Face à une tension, nous avons tous une tendance dominante : fuir (passif), attaquer (agressif), contourner (manipulateur) ou nous affirmer dans le respect (assertif). Aucun de ces styles n'est « nous » à 100 % : selon le contexte, l'interlocuteur et notre fatigue, nous basculons de l'un à l'autre.
Le style passif
Le passif préserve la relation à court terme, mais génère une frustration accumulée. À force de ne rien dire, on finit par exploser… ou par s'éteindre.

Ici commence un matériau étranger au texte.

**src/rtl/enemy_bullet_collide_pkg.sv**
```systemverilog
// Shared game definitions: slot count, packed {x,y} screen position, box sizes,
// life count and the controller state encodings.
package enemy_bullet_collide_pkg;

  localparam int unsigned DEF_NUM_SLOTS    = 8;
  localparam int unsigned DEF_BULLET_W     = 6;
  localparam int unsigned DEF_BULLET_H     = 20;
  localparam int unsigned DEF_PLAYER_W     = 36;
  localparam int unsigned DEF_PLAYER_H     = 36;
  localparam int unsigned DEF_START_LIVES  = 3;
  localparam int unsigned DEF_INVULN_TICKS = 60;

  localparam int unsigned POS_X_W = 10;
  localparam int unsigned POS_Y_W = 9;
  localparam int unsigned POS_W   = POS_X_W + POS_Y_W;

  typedef struct packed {
    logic [POS_X_W-1:0] x;
    logic [POS_Y_W-1:0] y;
  } pos_t;

  // Parked (retired) bullets sit at the all-ones coordinate.
  localparam pos_t DEAD_POSITION = '1;

  localparam logic [1:0] ST_IDLE   = 2'd0;
  localparam logic [1:0] ST_SCAN   = 2'd1;
  localparam logic [1:0] ST_REPORT = 2'd2;
  localparam logic [1:0] ST_OVER   = 2'd3;

  function automatic pos_t make_pos(input logic [POS_X_W-1:0] x,
                                    input logic [POS_Y_W-1:0] y);
    pos_t p;
    p.x = x;
    p.y = y;
    return p;
  endfunction

endpackage

```
**src/rtl/enemy_bullet_collide_if.sv**
```systemverilog
// Frame tick, bullet/player positions in; kill/hit pulses and life status out.
interface enemy_bullet_collide_if
  import enemy_bullet_collide_pkg::*;
#(
  parameter int unsigned NUM_SLOTS = DEF_NUM_SLOTS
);

  logic                       i_Tick;
  logic [NUM_SLOTS-1:0]       i_BulletValid;
  logic [POS_W*NUM_SLOTS-1:0] i_BulletPos;
  logic [POS_W-1:0]           i_PlayerPos;
  logic [NUM_SLOTS-1:0]       o_BulletKill;
  logic                       o_PlayerHit;
  logic [1:0]                 o_Lives;
  logic                       o_GameOver;
  logic                       o_Busy;

  modport slave (
    input  i_Tick, i_BulletValid, i_BulletPos, i_PlayerPos,
    output o_BulletKill, o_PlayerHit, o_Lives, o_GameOver, o_Busy
  );

  modport master (
    output i_Tick, i_BulletValid, i_BulletPos, i_PlayerPos,
    input  o_BulletKill, o_PlayerHit, o_Lives, o_GameOver, o_Busy
  );

endinterface

```
**src/rtl/aabb_overlap.sv**
```systemverilog
// Strict axis-aligned box overlap between a live box A and box B; touching
// edges do not count and parked A boxes never hit.
module aabb_overlap
  import enemy_bullet_collide_pkg::*;
#(
  parameter int unsigned A_W = DEF_BULLET_W,
  parameter int unsigned A_H = DEF_BULLET_H,
  parameter int unsigned B_W = DEF_PLAYER_W,
  parameter int unsigned B_H = DEF_PLAYER_H
) (
  input  logic a_valid,
  input  pos_t a_pos,
  input  pos_t b_pos,
  output logic hit
);

  // One extra bit so boxes near the right/bottom screen edge never wrap.
  localparam logic [POS_X_W:0] A_W_EXT = (POS_X_W+1)'(A_W);
  localparam logic [POS_Y_W:0] A_H_EXT = (POS_Y_W+1)'(A_H);
  localparam logic [POS_X_W:0] B_W_EXT = (POS_X_W+1)'(B_W);
  localparam logic [POS_Y_W:0] B_H_EXT = (POS_Y_W+1)'(B_H);

  logic [POS_X_W:0] ax, bx, a_right, b_right;
  logic [POS_Y_W:0] ay, by, a_bottom, b_bottom;
  logic             x_overlap, y_overlap;

  always_comb begin
    ax        = {1'b0, a_pos.x};
    bx        = {1'b0, b_pos.x};
    ay        = {1'b0, a_pos.y};
    by        = {1'b0, b_pos.y};
    a_right   = ax + A_W_EXT;
    b_right   = bx + B_W_EXT;
    a_bottom  = ay + A_H_EXT;
    b_bottom  = by + B_H_EXT;
    x_overlap = (ax < b_right) && (bx < a_right);
    y_overlap = (ay < b_bottom) && (by < a_bottom);
    hit       = a_valid && (a_pos != DEAD_POSITION) && x_overlap && y_overlap;
  end

endmodule

```
**src/rtl/enemy_bullet_collide.sv**
```systemverilog
// Per-frame enemy bullet vs player collision: snapshot on tick, test one slot
// per cycle, then report kill pulses and charge at most one life per frame.
module enemy_bullet_collide
  import enemy_bullet_collide_pkg::*;
#(
  parameter int unsigned NUM_SLOTS    = DEF_NUM_SLOTS,
  parameter int unsigned BULLET_W     = DEF_BULLET_W,
  parameter int unsigned BULLET_H     = DEF_BULLET_H,
  parameter int unsigned PLAYER_W     = DEF_PLAYER_W,
  parameter int unsigned PLAYER_H     = DEF_PLAYER_H,
  parameter int unsigned START_LIVES  = DEF_START_LIVES,
  parameter int unsigned INVULN_TICKS = DEF_INVULN_TICKS
) (
  input logic                   i_Clk,
  input logic                   i_Rst,
  enemy_bullet_collide_if.slave bus
);

  localparam int unsigned IDX_W = (NUM_SLOTS > 1) ? $clog2(NUM_SLOTS) : 1;
  localparam int unsigned INV_W = (INVULN_TICKS > 0) ? $clog2(INVULN_TICKS + 1) : 1;

  logic [1:0]                  state_q, state_d;
  logic [IDX_W-1:0]            slot_q, slot_d;
  logic [NUM_SLOTS-1:0]        valid_snap_q, valid_snap_d;
  pos_t [NUM_SLOTS-1:0]        pos_snap_q, pos_snap_d;
  pos_t                        player_snap_q, player_snap_d;
  logic [NUM_SLOTS-1:0]        hit_mask_q, hit_mask_d;
  logic [INV_W-1:0]            invuln_q, invuln_d;
  logic [1:0]                  lives_q, lives_d;
  logic [NUM_SLOTS-1:0]        bullet_kill_q, bullet_kill_d;
  logic                        player_hit_q, player_hit_d;
  logic                        game_over_q, game_over_d;
  logic                        busy_q, busy_d;

  logic                        slot_hit;
  logic                        last_slot;
  logic [NUM_SLOTS-1:0]        mask_final;

  aabb_overlap #(
    .A_W (BULLET_W),
    .A_H (BULLET_H),
    .B_W (PLAYER_W),
    .B_H (PLAYER_H)
  ) u_overlap (
    .a_valid (valid_snap_q[slot_q]),
    .a_pos   (pos_snap_q[slot_q]),
    .b_pos   (player_snap_q),
    .hit     (slot_hit)
  );

  always_comb begin
    state_d       = state_q;
    slot_d        = slot_q;
    valid_snap_d  = valid_snap_q;
    pos_snap_d    = pos_snap_q;
    player_snap_d = player_snap_q;
    hit_mask_d    = hit_mask_q;
    invuln_d      = invuln_q;
    lives_d       = lives_q;
    bullet_kill_d = '0;
    player_hit_d  = 1'b0;

    last_slot          = (slot_q == IDX_W'(NUM_SLOTS - 1));
    mask_final         = hit_mask_q;
    mask_final[slot_q] = slot_hit;

    case (state_q)
      ST_IDLE: begin
        if (bus.i_Tick) begin
          valid_snap_d  = bus.i_BulletValid;
          pos_snap_d    = bus.i_BulletPos;
          player_snap_d = bus.i_PlayerPos;
          hit_mask_d    = '0;
          slot_d        = '0;
          state_d       = ST_SCAN;
          if (invuln_q != '0) invuln_d = invuln_q - INV_W'(1);
        end
      end

      // Pulses are decided on the final scan edge so they are registered
      // and visible for exactly the single REPORT cycle.
      ST_SCAN: begin
        hit_mask_d = mask_final;
        if (last_slot) begin
          state_d       = ST_REPORT;
          bullet_kill_d = mask_final;
          if ((mask_final != '0) && (invuln_q == '0)) begin
            player_hit_d = 1'b1;
            lives_d      = lives_q - 2'd1;
            invuln_d     = INV_W'(INVULN_TICKS);
          end
        end else begin
          slot_d = slot_q + IDX_W'(1);
        end
      end

      ST_REPORT: begin
        state_d = (lives_q == 2'd0) ? ST_OVER : ST_IDLE;
      end

      ST_OVER: begin
        state_d = ST_OVER;
      end

      default: begin
        state_d = ST_IDLE;
      end
    endcase

    busy_d      = (state_d == ST_SCAN) || (state_d == ST_REPORT);
    game_over_d = (state_d == ST_OVER);
  end

  always_ff @(posedge i_Clk or negedge i_Rst) begin
    if (!i_Rst) begin
      state_q       <= ST_IDLE;
      slot_q        <= '0;
      valid_snap_q  <= '0;
      pos_snap_q    <= '0;
      player_snap_q <= '0;
      hit_mask_q    <= '0;
      invuln_q      <= '0;
      lives_q       <= 2'(START_LIVES);
      bullet_kill_q <= '0;
      player_hit_q  <= 1'b0;
      game_over_q   <= 1'b0;
      busy_q        <= 1'b0;
    end else begin
      state_q       <= state_d;
      slot_q        <= slot_d;
      valid_snap_q  <= valid_snap_d;
      pos_snap_q    <= pos_snap_d;
      player_snap_q <= player_snap_d;
      hit_mask_q    <= hit_mask_d;
      invuln_q      <= invuln_d;
      lives_q       <= lives_d;
      bullet_kill_q <= bullet_kill_d;
      player_hit_q  <= player_hit_d;
      game_over_q   <= game_over_d;
      busy_q        <= busy_d;
    end
  end

  assign bus.o_BulletKill = bullet_kill_q;
  assign bus.o_PlayerHit  = player_hit_q;
  assign bus.o_Lives      = lives_q;
  assign bus.o_GameOver   = game_over_q;
  assign bus.o_Busy       = busy_q;

endmodule

```
**src/flat_wrapper.sv**
```systemverilog
// flat-port wrapper written by rule: the top's interface ports become plain ports
module enemy_bullet_collide_flat import enemy_bullet_collide_pkg::*;
#(
  parameter int unsigned NUM_SLOTS    = DEF_NUM_SLOTS,
  parameter int unsigned BULLET_W     = DEF_BULLET_W,
  parameter int unsigned BULLET_H     = DEF_BULLET_H,
  parameter int unsigned PLAYER_W     = DEF_PLAYER_W,
  parameter int unsigned PLAYER_H     = DEF_PLAYER_H,
  parameter int unsigned START_LIVES  = DEF_START_LIVES,
  parameter int unsigned INVULN_TICKS = DEF_INVULN_TICKS
)
  (i_Clk, i_Rst, bus_i_Tick, bus_i_BulletValid, bus_i_BulletPos, bus_i_PlayerPos, bus_o_BulletKill, bus_o_PlayerHit, bus_o_Lives, bus_o_GameOver, bus_o_Busy);
  enemy_bullet_collide_if #(.NUM_SLOTS(NUM_SLOTS)) bus_i ();
  input logic i_Clk;
  input logic i_Rst;
  input wire logic [$bits(bus_i.i_Tick)-1:0] bus_i_Tick;
  input wire logic [$bits(bus_i.i_BulletValid)-1:0] bus_i_BulletValid;
  input wire logic [$bits(bus_i.i_BulletPos)-1:0] bus_i_BulletPos;
  input wire logic [$bits(bus_i.i_PlayerPos)-1:0] bus_i_PlayerPos;
  output wire logic [$bits(bus_i.o_BulletKill)-1:0] bus_o_BulletKill;
  output wire logic [$bits(bus_i.o_PlayerHit)-1:0] bus_o_PlayerHit;
  output wire logic [$bits(bus_i.o_Lives)-1:0] bus_o_Lives;
  output wire logic [$bits(bus_i.o_GameOver)-1:0] bus_o_GameOver;
  output wire logic [$bits(bus_i.o_Busy)-1:0] bus_o_Busy;
  assign bus_i.i_Tick = bus_i_Tick;
  assign bus_i.i_BulletValid = bus_i_BulletValid;
  assign bus_i.i_BulletPos = bus_i_BulletPos;
  assign bus_i.i_PlayerPos = bus_i_PlayerPos;
  assign bus_o_BulletKill = bus_i.o_BulletKill;
  assign bus_o_PlayerHit = bus_i.o_PlayerHit;
  assign bus_o_Lives = bus_i.o_Lives;
  assign bus_o_GameOver = bus_i.o_GameOver;
  assign bus_o_Busy = bus_i.o_Busy;
  enemy_bullet_collide #(.NUM_SLOTS(NUM_SLOTS), .BULLET_W(BULLET_W), .BULLET_H(BULLET_H), .PLAYER_W(PLAYER_W), .PLAYER_H(PLAYER_H), .START_LIVES(START_LIVES), .INVULN_TICKS(INVULN_TICKS)) u_core (.i_Clk(i_Clk), .i_Rst(i_Rst), .bus(bus_i));
endmodule
```
**config.mk**
```make
export PLATFORM = sky130hd
export DESIGN_NAME = enemy_bullet_collide_flat
export DESIGN_NICKNAME = d
export VERILOG_FILES = /design/src/rtl/enemy_bullet_collide_pkg.sv /design/src/rtl/enemy_bullet_collide_if.sv /design/src/rtl/aabb_overlap.sv /design/src/rtl/enemy_bullet_collide.sv /design/src/flat_wrapper.sv
export SDC_FILE = /design/constraint.sdc
export NUM_CORES = 1
export LEC_CHECK = 0
export ABC_CLOCK_PERIOD_IN_PS = 12700
export BUFFER_PORTS_ARGS = -buffer_cell sky130_fd_sc_hd__buf_4
export CORE_MARGIN = 1
export CORE_UTILIZATION = 40
export DETAILED_ROUTE_END_ITERATION = 16
export PLACE_DENSITY = 0.61
export REMOVE_ABC_BUFFERS = 1
export SLEW_MARGIN = 10
export SYNTH_ARGS = -nofsm -noshare
export SYNTH_HDL_FRONTEND = slang
export SYNTH_SLANG_ARGS = --single-unit
```
**constraint.sdc**
```tcl
create_clock -name i_Clk -period 12.7 [get_ports i_Clk]
set_input_delay 2.54 -clock i_Clk [delete_from_list [all_inputs] [get_ports i_Clk]]
set_output_delay 2.54 -clock i_Clk [all_outputs]
set_load 0.01 [all_outputs]
```
After elaboration in Yosys (flattened, before gate mapping)
Cells that the tools add are included.
Cells by class
  mux-type cells: 26
  $lt $le $gt $ge: 6
  reductions and logical operators: 19
  add/sub/neg operators: 7
  eq/ne operators: 13
Operator list (count)
  $bmux W19 S3: 1
  $mux W6: 4
  $mux W8: 3
  $lt A10 B11 Y1: 2
  $lt A9 B10 Y1: 2
  $mux W19: 1
  $ne A19 B19 Y1 const B: 1
  $pmux W8 S2: 1
  $pmux W6 S2: 1
  $add A10 B3 Y11 const B: 1
  $add A10 B6 Y11 const B: 1
  $add A9 B5 Y10 const B: 1
  $add A9 B6 Y10 const B: 1
  $bwmux W8: 1
  $eq A2 B2 Y1 const B: 4
  $pmux W2 S4: 1
  $reduce_bool A8 Y1: 1
  $logic_and A1 B1 Y1: 7
  $logic_not A6 Y1: 1
  $mux W2: 3
  $mux W3: 2
  $ne A2 B1 Y1 const B: 3
  $pmux W3 S2: 1
  $reduce_and A3 Y1: 2
  17 further kinds: 25
Storage, ports and cells
  bits of input ports: 182
  logic and storage cells: 99
  bits in registers: 211
  output and inout port bits: 13

Longest topological paths before layout
Gate-level depths: netlist of the first run.
  depth after elaboration: 13
  gate-level depth with buffers: 22
  gate-level depth less buffers: 17

By module
A second synthesis of the first run with hierarchy kept.
Unflattened totals
  cells, all modules: 864
  area total of the unflattened synthesis: 10706.5 µm²
By module, submodules not included
  enemy_bullet_collide: area an instance 9521.6 µm², instances 1, cells each 709, seq. area each 5282.6 µm²
  aabb_overlap: area an instance 1184.9 µm², instances 1, cells each 155, seq. area each 0.0 µm²

Worst setup path after synthesis of the first run
OpenSTA, ideal clock, no wires.
  path kind: reg2reg
  start: register u_core.slot_q[1]
  end: register u_core.invuln_q[1]
  required time: 12.580 ns
  period minus slack after synthesis: 4.151 ns
  path buffers: 4
  path slack: 8.549 ns
  cell stages (with the launch flop): 21
  arrival: 4.031 ns
  cells stage by stage: dfrtp_1 buf_6 buf_6 buf_6 buf_4 mux2i_1 nor2_1 o21ai_0 nand3_1 inv_1 ha_1 nor2b_1 xnor2_1 ha_1 or4_1 a221o_1 a41oi_1 a311oi_2 a31oi_4 a21oi_4 a31o_1
On the way
  word-level cells in the longest chain between the ends: 12
RTL lines
  start, declared: line enemy_bullet_collide.sv:23  | logic [IDX_W-1:0] slot_q, slot_d;
  start signal, assigned: line enemy_bullet_collide.sv:130  | slot_q <= slot_d;
  $bmux W19 S3: line enemy_bullet_collide.sv:46  | .a_pos (pos_snap_q[slot_q]),
  $mux W19 (not written as such): line enemy_bullet_collide.sv:46
  $add A10 B3 Y11: line aabb_overlap.sv:32  | a_right = ax + A_W_EXT;
  $lt A10 B11 Y1: line aabb_overlap.sv:36  | x_overlap = (ax < b_right) && (bx < a_right);
  $logic_and A1 B1 Y1: line aabb_overlap.sv:36
  $logic_and A1 B1 Y1 (2 in series): line aabb_overlap.sv:38  | hit = a_valid && (a_pos != DEAD_POSITION) && x_overlap && y_overlap;
  $bwmux W8: line enemy_bullet_collide.sv:65  | mask_final[slot_q] = slot_hit;
  $reduce_bool A8 Y1: line enemy_bullet_collide.sv:87  | if ((mask_final != '0) && (invuln_q == '0)) begin
  $logic_and A1 B1 Y1: line enemy_bullet_collide.sv:87
  $ne A2 B1 Y1 (no line)
  $reduce_and A5 Y1 (no line) *
  end signal, assigned: line enemy_bullet_collide.sv:135  | invuln_q <= invuln_d;
  end, declared: line enemy_bullet_collide.sv:28  | logic [INV_W-1:0] invuln_q, invuln_d;
Every way passes the cells marked *; elsewhere a longest branch is shown, timed or not. The select of a mux whose other input is x is not followed.
A chain may end at the register's enable or synchronous reset.

Final worst setup path of the first run
  start: register u_core.slot_q[2]
  end: register u_core.hit_mask_q[2]
On the way
  word-level cells in the longest chain between the ends: 9
RTL lines
  $bmux W19 S3: line enemy_bullet_collide.sv:46
  $mux W19 (not written as such): line enemy_bullet_collide.sv:46
  $add A10 B3 Y11: line aabb_overlap.sv:32
  $lt A10 B11 Y1: line aabb_overlap.sv:36
  $logic_and A1 B1 Y1: line aabb_overlap.sv:36
  $logic_and A1 B1 Y1 (2 in series): line aabb_overlap.sv:38
  $bwmux W8 *: line enemy_bullet_collide.sv:65
  $pmux W8 S2 *: line enemy_bullet_collide.sv:67  | case (state_q)
  end signal, assigned: line enemy_bullet_collide.sv:134  | hit_mask_q <= hit_mask_d;
  end, declared: line enemy_bullet_collide.sv:27  | logic [NUM_SLOTS-1:0] hit_mask_q, hit_mask_d;
Marks and branches as above.

==> results of run 1 <==
## sequential cells by signal (all words and copies together) (netlist names)
name	count
u_core.pos_snap_q	152
u_core.player_snap_q	19
u_core.bus.o_BulletKill	8
u_core.hit_mask_q	8
u_core.valid_snap_q	8
u_core.invuln_q	6
u_core.slot_q	3
u_core.bus.o_Lives	2
u_core.state_q	2
u_core.bus.o_Busy	1
u_core.bus.o_GameOver	1
u_core.bus.o_PlayerHit	1
## per-stage QoR
step,hold WS (ns),setup slack [ns]
2_1_floorplan,0.437,3.14
5_1_grt,0.481,7.30
3_3_place_gp,0.452,7.60
4_1_cts,0.471,7.60
3_5_place_dp,0.456,7.62
6_report,0.467,7.64
## final timing paths
| path | start | end | slack (ns) |
|---|---|---|---|
| worst max register to register | u_core.slot_q[2] | u_core.hit_mask_q[2] | 7.64 |
| max in group asynchronous | i_Rst | u_core.slot_q[1] | 8.88 |
| min in group asynchronous | i_Rst | u_core.pos_snap_q[40] | 2.12 |
| worst min register to register | u_core.pos_snap_q[95] | u_core.pos_snap_q[95] | 0.47 |
| worst max-delay path | u_core.slot_q[2] | u_core.hit_mask_q[2] | 7.64 |
| worst min-delay path | u_core.pos_snap_q[95] | u_core.pos_snap_q[95] | 0.47 |
## metal layers
layer	global-route usage	up-vias
met2	0.323	255
li1	-	4382
met3	0.0291	43
met5	0	-
met1	0.288	4213
met4	0.0459	0
## cell families (layout without fill, tap and decap cells)
logic type / Yosys count / count (layout) / share of synthesized area
buffers and inverters: 85 / 266 / 0.0327
multiplexers: 54 / 54 / 0.0780
adder cells (fa/ha/maj): 44 / 44 / 0.0503
AND/OR/NAND/NOR: 696 / 696 / 0.258
AO/OA/AOI/OAI: 115 / 115 / 0.0788
flip-flops: 211 / 211 / 0.482
XOR/XNOR: 25 / 25 / 0.0200
## area by class of cell
| cell class | instances | area (sq um) |
|---|---|---|
| fill | 2636 | 13400 |
| multi-input combinational | 934 | 5330 |
| sequential | 211 | 5290 |
| timing repair buffer | 200 | 1510 |
| clock buffer | 32 | 659 |
| tap | 341 | 427 |
| clock inverter | 8 | 119 |
| inverter | 26 | 97.6 |
## power by group
group | switching [mW] | internal, mW | leakage, nW | total [mW]
Sequential | 0.0202 | 0.704 | 2.68 | 0.724
Combinational | 0.0716 | 0.0789 | 3.94 | 0.150
Clock | 0.272 | 0.422 | 0.387 | 0.694
## worst max-delay path: stages (launching register included)
cell and delay, ns:
dfrtp_4 1.03, nor2_1 0.45, a31o_2 0.36, nor4_1 0.64, inv_1 0.21, ha_1 0.27
a21o_1 0.15, a2111oi_0 0.42, a21oi_1 0.12, or4_4 0.60, a21oi_4 0.30, nand2_4 0.17
o41ai_2 0.22
## cell usage in the layout, fill, tap and decap left out, types with 8 or more instances in the layout
master | Yosys | final
nand2b_1 | 9 | 8
mux2_2 | 14 | 14
mux2i_1 | 16 | 16
clkbuf_16 | 0 | 23
xor2_1 | 10 | 10
o21ai_0 | 27 | 27
a21oi_1 | 22 | 22
nand2_1 | 574 | 574
buf_4 | 2 | 199
ha_1 | 44 | 44
xnor2_1 | 15 | 15
nor2_1 | 50 | 49
dfrtp_1 | 209 | 206
inv_1 | 24 | 24
nand3_1 | 16 | 16
nor2b_1 | 10 | 10
mux4_2 | 20 | 20
==> results.sh, run 1 <==
export IMPL_fin_worst_skew_ns=0.00819
export IMPL_max_freq_ghz=0.197
export IMPL_grt_max_degree=137
export IMPL_drt_iter0_drc=460
export IMPL_final_util=0.500
export IMPL_ctsHoldBuffers=0
export IMPL_synthTopCellsByCount="574 x nand2_1, 209 x dfrtp_1, 50 x nor2_1"
export IMPL_root_buffer="clkbuf_16"
export IMPL_p_leak_nw=7.01
export IMPL_final_hold_viol_count=0
export IMPL_wl_per_cell_microns=15.7
export IMPL_fin_crit_sh=0.399
export IMPL_wl_met3_mm=1.48
export IMPL_synth_flop_cell="dfrtp_1"
export IMPL_synthCells=1230
export IMPL_yosysWarnings=0
export IMPL_power_density_nw_per_um2=117
export IMPL_crit_fanout=66
export IMPL_insertion_delay_ns=0.52
export IMPL_startpoint_type="register"
export IMPL_final_cell_area_sq_um=13400
export IMPL_io_pins=195
export IMPL_numPortBuffers=194
export IMPL_final_nets=1622
export IMPL_wl_mm=27.5
export IMPL_gr_usage_all_layers=0.201
export IMPL_tns_ns=0
export IMPL_ys_seq_area_frac=0.482
export IMPL_met2_length_mm=12.6
export IMPL_drv_slew=0
export IMPL_endpoint_kind="register"
export IMPL_grt_overflow=0
export IMPL_n_antenna_cell=0
export IMPL_start_util=0.407
export IMPL_cts_sinks=211
export IMPL_critical_path_class="register to register"
export IMPL_placed_cells=1712
export IMPL_cap_viol_max_count=0
export IMPL_cts_buffers=23
export IMPL_syn_avg_cell_area_sq_um=8.90
export IMPL_yosysMostFrequentCell="nand2_1"
export IMPL_min_path_cells=2
export IMPL_final_setup_viol_count=0
export IMPL_rows=60
export IMPL_placeableCoreArea_sq_um=26900
export IMPL_syn_area_sq_um=11000
export IMPL_grt_pass1_wl_mm=45.8
export IMPL_outcome="completed"
export IMPL_grt_pass1_vias=8967
export IMPL_async_flop_share=1.00
export IMPL_worstRegToRegCells=12
export IMPL_viasPerCell=5.08
export IMPL_first_pass_iters=5
export IMPL_hp_class="register to register"
export IMPL_detail_route_antenna_nets=0
export IMPL_total_power_mw=1.57
export IMPL_synth_area_top_cells="dfrtp_1 48%, nand2_1 20%, ha_1 5.0%"
export IMPL_wl_met1_mm=12.9
export IMPL_cp_required_ns=13.11
export IMPL_netlist_area_leader_share=0.478
export IMPL_cts_htree_levels=1
export IMPL_cts_setup_buffers=0
export IMPL_synth_top_area_cell="dfrtp_1"
export IMPL_rsz0062_at_grt="no"
export IMPL_tightest_slew_ns=1.06
export IMPL_top_layer_used="met4"
export IMPL_ys_ff_latch=211
export IMPL_gp_congestion=0.857
export IMPL_antenna_found_initial=0
export IMPL_vias=8893
export IMPL_die_width_microns=167
export IMPL_drc=0
export IMPL_cts_tree="done"
export IMPL_fp_dieH_microns=167
export IMPL_synth_edf_count=0
export IMPL_dp_hpwl_mm=19.1
export IMPL_area_delta_synth_final_pct=22.6
export IMPL_clk_path_buf_depth=3
export IMPL_cts_repair_resized=0
export IMPL_finalNonFillerCells=1752
export IMPL_min_period_ns=5.06
export IMPL_place_area_sq_um=12600
export IMPL_peakVddDrop_mv=0.0809
export IMPL_critPathArrivalTime_ns=5.48
export IMPL_ys_types=75
export IMPL_path_clk_slew_ns=0.06
export IMPL_relSlewSlack=0.293
export IMPL_drive_gt1_frac=0.209
export IMPL_dieArea_sq_um=28000
Power figures use the tool's default switching activity.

Le passif se reconnaît à ses « ce n'est pas grave » répétés alors que, justement, c'est grave.
Le style agressif
L'agressif obtient parfois gain de cause, mais abîme la confiance. Le ton monte, l'autre se braque, et la relation se paie plus tard. L'énergie est là — il s'agit d'en adoucir la forme sans en perdre le fond.
Le style manipulateur
Le manipulateur passe par le sous-entendu, l'ironie ou la culpabilisation. C'est efficace à court terme, mais coûteux : la confiance s'érode dès que l'autre perçoit le procédé.
Le style assertif
L'assertif demande plus de courage sur le moment, mais c'est le seul qui construit des relations durables et un rapport apaisé à soi-même. S'affirmer sans écraser, écouter sans se soumettre : c'est un équilibre, pas un trait de caractère figé.
« L'objectif n'est pas la perfection, mais la conscience et le choix. »
La bonne nouvelle : l'assertivité s'apprend. Elle se travaille au quotidien, par la pratique.